Added componentised (as in Entity Component System based) navigation mesh support via a new Navigation plugin (available for download here) that uses Mikko Mononen’s Recast library. The key components are; TiledNavMeshComponent, NavMeshCrowdComponent, NavMeshObstacle and NavMeshAgent. As can be seen from the video in the editor you can now import models then generate navigable areas for agents to move around. Within the editor you can then wire up input devices to scripts that then perform ray -> mesh intersection to move your agents. The entire scene (models, nav mesh, agents, scripts and input handling) can then be saved to file or published as a code project from within the editor. A typical script (that is saved into the scene file) is included below. You would typically trigger this script in response to an event (i.e. an input device event – by adding a Mouse input device to the scene and wiring up its onMouseButtonDown event to the script’s execute method or in response to an object entering a collision volume. (see the collision volume support in the video log).
-- find the agent, nav mesh and crowd
scene = sdk:GetScene()
agent = scene:Find('Agent')
navMesh = scene:Find('NavMesh')
agentComponent = ext_NavigationScript.GetComponent_Navigation_NavMeshAgentComponent(agent)

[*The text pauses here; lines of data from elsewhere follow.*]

`src/sv/cfa_pkg.sv`:
```
`timescale 1ns / 1ps
// ----------------------------------------------------------------------------
// cfa_pkg
// Shared types and constants of the contiguous fit allocator.
// ----------------------------------------------------------------------------
package cfa_pkg;

  localparam int MEM_UNITS_DEF  = 1024;
  localparam int OWNER_BITS_DEF = 8;

  localparam int OWNER_IN_W = 8;
  localparam int SIZE_W     = 11;
  localparam int BASE_W     = 10;
  localparam int START_W    = 10;
  localparam int POLICY_W   = 2;

  localparam logic ACT_ALLOC   = 1'b0;
  localparam logic ACT_RELEASE = 1'b1;

  localparam logic ST_DONE  = 1'b0;
  localparam logic ST_NOFIT = 1'b1;

  // code three behaves as first fit
  typedef enum logic [POLICY_W-1:0] {
    POL_FIRST = 2'd0,
    POL_BEST  = 2'd1,
    POL_WORST = 2'd2
  } policy_t;

  typedef enum logic [2:0] {
    S_CLEAR,
    S_IDLE,
    S_SCAN,
    S_FINISH,
    S_PLACE,
    S_WRITE,
    S_RESP
  } ctrl_state_t;

  typedef struct packed {
    logic start;
    logic scan_step;
    logic finish;
    logic place;
    logic write_step;
    logic respond;
  } ctrl_cmd_t;

  typedef struct packed {
    logic scan_done;
    logic write_done;
    logic out_free;
  } dp_stat_t;

endpackage

```
`src/sv/cfa_ctrl.sv`:
```
`timescale 1ns / 1ps
// ----------------------------------------------------------------------------
// cfa_ctrl
// Sequencer: clearing pass, map scan, hole placement, run write, response.
// ----------------------------------------------------------------------------
module cfa_ctrl
  import cfa_pkg::*;
(
  input  logic       clk,
  input  logic       rst,
  input  logic       in_valid,
  input  logic       action,
  input  dp_stat_t   stat,
  output ctrl_cmd_t  cmd,
  output logic       in_stall
);

  ctrl_state_t state, state_next;

  always_ff @(posedge clk) begin
    if (rst) begin
      state <= S_CLEAR;
    end else begin
      state <= state_next;
    end
  end

  always_comb begin
    state_next = state;
    case (state)
      S_CLEAR: begin
        if (stat.write_done) state_next = S_IDLE;
      end
      S_IDLE: begin
        if (in_valid) state_next = (action == ACT_RELEASE) ? S_PLACE : S_SCAN;
      end
      S_SCAN: begin
        if (stat.scan_done) state_next = S_FINISH;
      end
      S_FINISH: state_next = S_PLACE;
      S_PLACE:  state_next = S_WRITE;
      S_WRITE: begin
        if (stat.write_done) state_next = S_RESP;
      end
      S_RESP: begin
        if (stat.out_free) state_next = S_IDLE;
      end
      default: state_next = S_IDLE;
    endcase
  end

  always_comb begin
    cmd      = '0;
    in_stall = 1'b1;
    case (state)
      S_CLEAR: cmd.write_step = 1'b1;
      S_IDLE: begin
        in_stall  = 1'b0;
        cmd.start = in_valid;
      end
      S_SCAN:   cmd.scan_step  = 1'b1;
      S_FINISH: cmd.finish     = 1'b1;
      S_PLACE:  cmd.place      = 1'b1;
      S_WRITE:  cmd.write_step = 1'b1;
      S_RESP:   cmd.respond    = stat.out_free;
      default: begin
        cmd      = '0;
        in_stall = 1'b1;
      end
    endcase
  end

endmodule

```
`src/hw/rtl/gbs_pkg.sv`:
```
package gbs_pkg;

    localparam int MAX_BOXES_DEF = 64;
    localparam int COORD_W = 16;
    localparam int AREA_W = 32;
    localparam int INDEX_W = 16;
    localparam int THRESH_W = 17;
    localparam int POS_W = 6;
    localparam int INTER_W = 34;
    localparam int EDGE_ONE = 16;
    localparam logic [THRESH_W-1:0] THRESH_RESET = 17'd32768;

    localparam logic CFG_THRESH = 1'b0;
    localparam logic CFG_EDGE = 1'b1;

    typedef enum logic [2:0] {
        ST_LOAD,
        ST_OUTER,
        ST_INNER,
        ST_EMIT,
        ST_EMIT_WAIT
    } state_t;

    typedef struct packed {
        logic [COORD_W-1:0] x1;
        logic [COORD_W-1:0] y1;
        logic [COORD_W-1:0] x2;
        logic [COORD_W-1:0] y2;
    } box_t;

endpackage

```
`src/hw/rtl/gbs_iou.sv`:
```
// Three-stage overlap test: intersection, union, then cross-multiplied compare.
module gbs_iou (
    input  logic                          aclk,
    input  logic                          in_valid,
    input  gbs_pkg::box_t                 box_a,
    input  gbs_pkg::box_t                 box_b,
    input  logic [gbs_pkg::AREA_W-1:0]    area_a,
    input  logic [gbs_pkg::AREA_W-1:0]    area_b,
    input  logic [gbs_pkg::THRESH_W-1:0]  thresh,
    input  logic                          edge_off,
    output logic                          out_valid,
    output logic                          suppress
);
    logic [gbs_pkg::COORD_W-1:0] x1, y1, x2, y2;
    logic signed [gbs_pkg::COORD_W+2:0] w, h;
    logic [gbs_pkg::COORD_W:0] wc, hc;
    logic [gbs_pkg::COORD_W:0] w_reg, h_reg;
    logic [gbs_pkg::AREA_W:0] asum_reg;
    logic v1_reg, v2_reg;
    logic [gbs_pkg::INTER_W-1:0] inter_reg;
    logic signed [gbs_pkg::INTER_W+1:0] uni_reg;
    logic [gbs_pkg::INTER_W+16:0] lhs;
    logic [gbs_pkg::INTER_W+gbs_pkg::THRESH_W-1:0] rhs;
    logic [gbs_pkg::THRESH_W-1:0] th_reg;

    always_comb begin
        x1 = (box_a.x1 > box_b.x1) ? box_a.x1 : box_b.x1;
        y1 = (box_a.y1 > box_b.y1) ? box_a.y1 : box_b.y1;
        x2 = (box_a.x2 < box_b.x2) ? box_a.x2 : box_b.x2;
        y2 = (box_a.y2 < box_b.y2) ? box_a.y2 : box_b.y2;
        w = $signed({3'b000, x2}) - $signed({3'b000, x1})
            + (edge_off ? 19'sd16 : 19'sd0);
        h = $signed({3'b000, y2}) - $signed({3'b000, y1})
            + (edge_off ? 19'sd16 : 19'sd0);
        wc = w[gbs_pkg::COORD_W+2] ? '0 : w[gbs_pkg::COORD_W:0];
        hc = h[gbs_pkg::COORD_W+2] ? '0 : h[gbs_pkg::COORD_W:0];
    end

    always_ff @(posedge aclk) begin
        v1_reg    <= in_valid;
        w_reg     <= wc;
        h_reg     <= hc;
        asum_reg  <= {1'b0, area_a} + {1'b0, area_b};
        v2_reg    <= v1_reg;
        inter_reg <= w_reg * h_reg;
        uni_reg   <= $signed({3'b000, asum_reg});
        th_reg    <= thresh;
        out_valid <= v2_reg;
    end

    logic signed [gbs_pkg::INTER_W+1:0] u;
    always_comb begin
        u   = uni_reg - $signed({2'b00, inter_reg});
        lhs = {1'b0, inter_reg, 16'd0};
        rhs = th_reg * u[gbs_pkg::INTER_W-1:0];
    end

    always_ff @(posedge aclk) begin
        if (u < 0)
            suppress <= 1'b0;
        else if (u == 0)
            suppress <= (inter_reg != '0);
        else
            suppress <= (lhs >= rhs);
    end
endmodule

```
`config.mk`:
```
export PLATFORM = sky130hd
export DESIGN_NAME = gbs_iou
export DESIGN_NICKNAME = d
export VERILOG_FILES = /design/src/hw/rtl/gbs_pkg.sv /design/src/hw/rtl/gbs_iou.sv
export SDC_FILE = /design/constraint.sdc
export NUM_CORES = 2
export LEC_CHECK = 0
export BUFFER_PORTS_ARGS = -buffer_cell sky130_fd_sc_hd__buf_4
export CORE_UTILIZATION = 65
export CTS_CLUSTER_DIAMETER = 200
export DETAILED_ROUTE_END_ITERATION = 8
export PLACE_DENSITY_LB_ADDON = 0.25
export SLEW_MARGIN = 0
export SYNTH_ARGS = -nofsm -noshare
export SYNTH_HDL_FRONTEND = slang
export SYNTH_SLANG_ARGS = --single-unit
export TNS_END_PERCENT = 50
```
`constraint.sdc`:
```
create_clock -name aclk -period 11.1 [get_ports aclk]
set_clock_uncertainty 0.2 [all_clocks]
set_input_delay 2.22 -clock aclk [delete_from_list [all_inputs] [get_ports aclk]]
set_output_delay 2.22 -clock aclk [all_outputs]
set_load 0.02 [all_outputs]
```
# Word-level counts from Yosys, hierarchy flattened
# Index checks and enable logic that the tools add are counted.
# word_totals
regBits,155
in_bits,212
word_cells,32
# classes
muxes,6
n_mul,2
n_lt_le_gt_ge,6
reduce_logical,2
add_sub_neg,6
# op_table
cell,count
16-bit 2-to-1 mux,4
50-bit by 51-bit >= comparator with 1-bit output,1
17-bit by 34-bit multiplier with 51-bit output,1
17-bit by 6-bit adder with 18-bit output,2
36-bit logical NOT,1
"35-bit by 1-bit < comparator with 1-bit output, second input constant",1
33-bit by 34-bit subtractor with 35-bit output,1
17-bit by 17-bit multiplier with 34-bit output,1
34-bit nonzero test,1
16-bit by 16-bit subtractor with 17-bit output,2
32-bit by 32-bit adder with 33-bit output,1
16-bit > comparator,2
16-bit < comparator,2
5-bit 2-to-1 mux,1
1-bit 2-to-1 mux,1

# Depth between registers and ports, before layout
# logic_depth
ltp_word,4
depth_mapped,48
depth_no_buf,46

# Worst setup path before layout
# Ideal clock, no wire load.
# synth_path
path_type,register -> register
from,register inter_reg[4] in the netlist's numbering
to,register suppress
slack_ns,1.125
path_stages_with_launch,41
required_time_ns,10.842
arrival_ns,9.718
path_cell_list,dfxtp_1 -> inv_1 -> ha_1 -> or4_1 -> o21a_1 -> o31a_1 -> a2111oi_0 -> or2_1 -> o31a_1 -> o31ai_1 -> xor2_1 -> clkbuf_1 -> nand2_1 -> fa_1 -> inv_1 -> fa_1 -> inv_1 -> fa_1 -> [5 not listed] -> inv_1 -> ha_1 -> a2111oi_0 -> a31oi_1 -> nor3_1 -> o21ai_0 -> o41ai_1 -> xor2_1 -> ha_1 -> nand4_1 -> nor4_1 -> nand3_1 -> nor4_1 -> o2111ai_1 -> nor3_1 -> o32ai_1 -> a31oi_1 -> o21a_1
# synth_via
elab_chain_cells,4
elab_cells_between_ends,7
classes_between,add/sub: 1; mul: 1; order compare: 2; mux: 1; reduce/logical: 2
# synth_lines
element,line,rtl
from (decl),gbs_iou.sv:20,logic [gbs_pkg::INTER_W-1:0] inter_reg;
from (signal assigned),gbs_iou.sv:45,inter_reg <= w_reg * h_reg;
33-bit by 34-bit subtractor with 35-bit output,gbs_iou.sv:53,"u = uni_reg - $signed({2'b00, inter_reg});"
17-bit by 34-bit multiplier with 51-bit output,gbs_iou.sv:55,rhs = th_reg * u[gbs_pkg::INTER_W-1:0];
50-bit by 51-bit >= comparator with 1-bit output,gbs_iou.sv:64,suppress <= (lhs >= rhs);
1-bit 2-to-1 mux,gbs_iou.sv:61,else if (u == 0)
to (signal assigned),gbs_iou.sv:62,suppress <= (inter_reg != '0);
to (signal assigned),gbs_iou.sv:64,
to (decl),gbs_iou.sv:12,output logic suppress
# Several ways; a longest one is shown, not always the timed one.
# A chain may end at the register's enable or synchronous reset.

# Worst setup path in the final report
# layout_path
from,register inter_reg[0] in the netlist's numbering
to,register suppress
# Same word-level chain as after synthesis.
**config.mk**
```make
export PLATFORM = sky130hd
export DESIGN_NAME = pcsc_div
export DESIGN_NICKNAME = d
export VERILOG_FILES = /design/src/rtl/pcsc_pkg.sv /design/src/rtl/pcsc_div.sv
export SDC_FILE = /design/constraint.sdc
export NUM_CORES = 2
export LEC_CHECK = 0
export BUFFER_PORTS_ARGS = -buffer_cell sky130_fd_sc_hd__buf_4
export CAP_MARGIN = 15
export CORE_MARGIN = 5
export CORE_UTILIZATION = 23
export CTS_CLUSTER_DIAMETER = 150
export CTS_CLUSTER_SIZE = 24
export DETAILED_ROUTE_END_ITERATION = 8
export PLACE_DENSITY = 0.45
export RECOVER_POWER = 100
export SLEW_MARGIN = 5
export SYNTH_ARGS = -nofsm -noshare
export SYNTH_HDL_FRONTEND = slang
export SYNTH_SLANG_ARGS = --single-unit
export TNS_END_PERCENT = 50
```
**constraint.sdc**
```tcl
create_clock -name clk_i -period 3.8 [get_ports clk_i]
set_input_delay 0.76 -clock clk_i [delete_from_list [all_inputs] [get_ports clk_i]]
set_output_delay 0.76 -clock clk_i [all_outputs]
set_load 0.02 [all_outputs]
```
--- src/rtl/core/ofdm_tx_symbol_framer_top.sv ---
// channel   dir  handshake                 payload
// s_axis    in   s_axis_tvalid/tready      tdata: data_byte; tuser: start_of_packet
// m_axis    out  m_axis_tvalid/tready      tdata: ten carrier values; tuser: symbol_kind;
//                                          tlast: last_of_run
// cfg       in   i_cfg_wr_en               i_cfg_wr_data: amplitude
//
// one result leaves the output register per cycle unless tready is low; a byte yields its
// data symbol, after a training one at countdown 0, and PREAMBLE_COUNT for a start request.
// the sequencer holds one byte and takes the next in the cycle its data symbol issues.
// synchronous active-low reset: amplitude 1024, scrambler 0xff, countdown 0, pilot +.
// a stalled output holds its register and stops the sequencer; input waits on tready.
module ofdm_tx_symbol_framer_top #(
    parameter int TRAINING_INTERVAL = ofdmtx_pkg::TRAINING_INTERVAL_DEF,
    parameter int PREAMBLE_COUNT    = ofdmtx_pkg::PREAMBLE_COUNT_DEF
) (
    input  logic          i_clk,
    input  logic          i_rst_n,
    input  logic          i_cfg_wr_en,
    input  logic [14:0]   i_cfg_wr_data,
    input  logic          s_axis_tvalid,
    output logic          s_axis_tready,
    input  logic [7:0]    s_axis_tdata,   // data_byte
    input  logic          s_axis_tuser,   // start_of_packet
    output logic          m_axis_tvalid,
    input  logic          m_axis_tready,
    // i_bin_m2, q_bin_m2, i_bin_m1, q_bin_m1, i_bin_dc, q_bin_dc,
    // i_bin_p1, q_bin_p1, i_bin_p2, q_bin_p2
    output logic [159:0]  m_axis_tdata,
    output logic [1:0]    m_axis_tuser,   // symbol_kind
    output logic          m_axis_tlast    // last_of_run
);
    import ofdmtx_pkg::*;

    logic [AMP_W-1:0] r_amp;
    logic             r_out_valid;
    t_sym             r_out;

    logic             advance;
    t_sym_req         req;
    t_sym             sym;

    assign advance = !r_out_valid || m_axis_tready;

    ofdmtx_seq #(
        .TRAINING_INTERVAL (TRAINING_INTERVAL),
        .PREAMBLE_COUNT    (PREAMBLE_COUNT)
    ) u_seq (
        .i_clk     (i_clk),
        .i_rst_n   (i_rst_n),
        .i_valid   (s_axis_tvalid),
        .o_ready   (s_axis_tready),
        .i_byte    (s_axis_tdata),
        .i_sop     (s_axis_tuser),
        .i_advance (advance),
        .o_req     (req)
    );

    ofdmtx_mapper u_mapper (
        .i_req (req),
        .i_amp (r_amp),
        .o_sym (sym)
    );

    always_ff @(posedge i_clk) begin
        if (!i_rst_n) begin
            r_amp       <= AMP_RESET;
            r_out_valid <= 1'b0;
        end else begin
            if (i_cfg_wr_en) begin
                r_amp <= i_cfg_wr_data;
            end
            if (advance) begin
                r_out_valid <= req.valid;
            end
        end
    end

    always_ff @(posedge i_clk) begin
        if (advance && req.valid) begin
            r_out <= sym;
        end
    end

    assign m_axis_tvalid = r_out_valid;
    assign m_axis_tdata  = r_out.vals;
    assign m_axis_tuser  = r_out.kind;
    assign m_axis_tlast  = r_out.last;

endmodule

--- config.mk ---
export PLATFORM = sky130hd
export DESIGN_NAME = ofdm_tx_symbol_framer_top
export DESIGN_NICKNAME = d
export VERILOG_FILES = /design/src/rtl/core/ofdmtx_pkg.sv /design/src/rtl/core/ofdmtx_mapper.sv /design/src/rtl/core/ofdmtx_seq.sv /design/src/rtl/core/ofdm_tx_symbol_framer_top.sv
export SDC_FILE = /design/constraint.sdc
export NUM_CORES = 1
export LEC_CHECK = 0
export ABC_CLOCK_PERIOD_IN_PS = 10200
export BUFFER_PORTS_ARGS = -buffer_cell sky130_fd_sc_hd__buf_2
export CAP_MARGIN = 20
export CORE_MARGIN = 1.5
export CORE_UTILIZATION = 35
export DETAILED_ROUTE_END_ITERATION = 10
export PLACE_DENSITY = 0.59
export SYNTH_ARGS = -nofsm -noshare
export SYNTH_HDL_FRONTEND = slang
export SYNTH_SLANG_ARGS = --single-unit
--- constraint.sdc ---
create_clock -name i_clk -period 10.2 [get_ports i_clk]
set_input_delay 0.51 -clock i_clk [delete_from_list [all_inputs] [get_ports i_clk]]
set_output_delay 0.51 -clock i_clk [all_outputs]
set_load 0.01 [all_outputs]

crowdComponent = ext_NavigationScript.GetComponent_Navigation_NavMeshCrowdComponent(navMesh)
navMeshComponent = ext_NavigationScript.GetComponent_Navigation_TiledNavMeshComponent(navMesh)
-- unproject the current mouse pos at both near / far clip planes
mousePos = sdk:GetMousePosition()
pickRayNear = fireflyscript.vec3()
pickRayFar = fireflyscript.vec3()
sdk:UnprojectNearFar(mousePos:GetX(), mousePos:GetY(), pickRayNear, pickRayFar)
-- obtain navigation mesh transform
navMesh = fireflyscript.CastSceneItemToPickableSceneItem(navMesh)
worldToLocal = navMesh:GetWorldMatrixInverse()
localToWorld = navMesh:GetWorldMatrix()
-- test pick ray against nav mesh geometry
geom = navMeshComponent:GetMesh()
localPickRayNear = worldToLocal * fireflyscript.vec4(pickRayNear, 1)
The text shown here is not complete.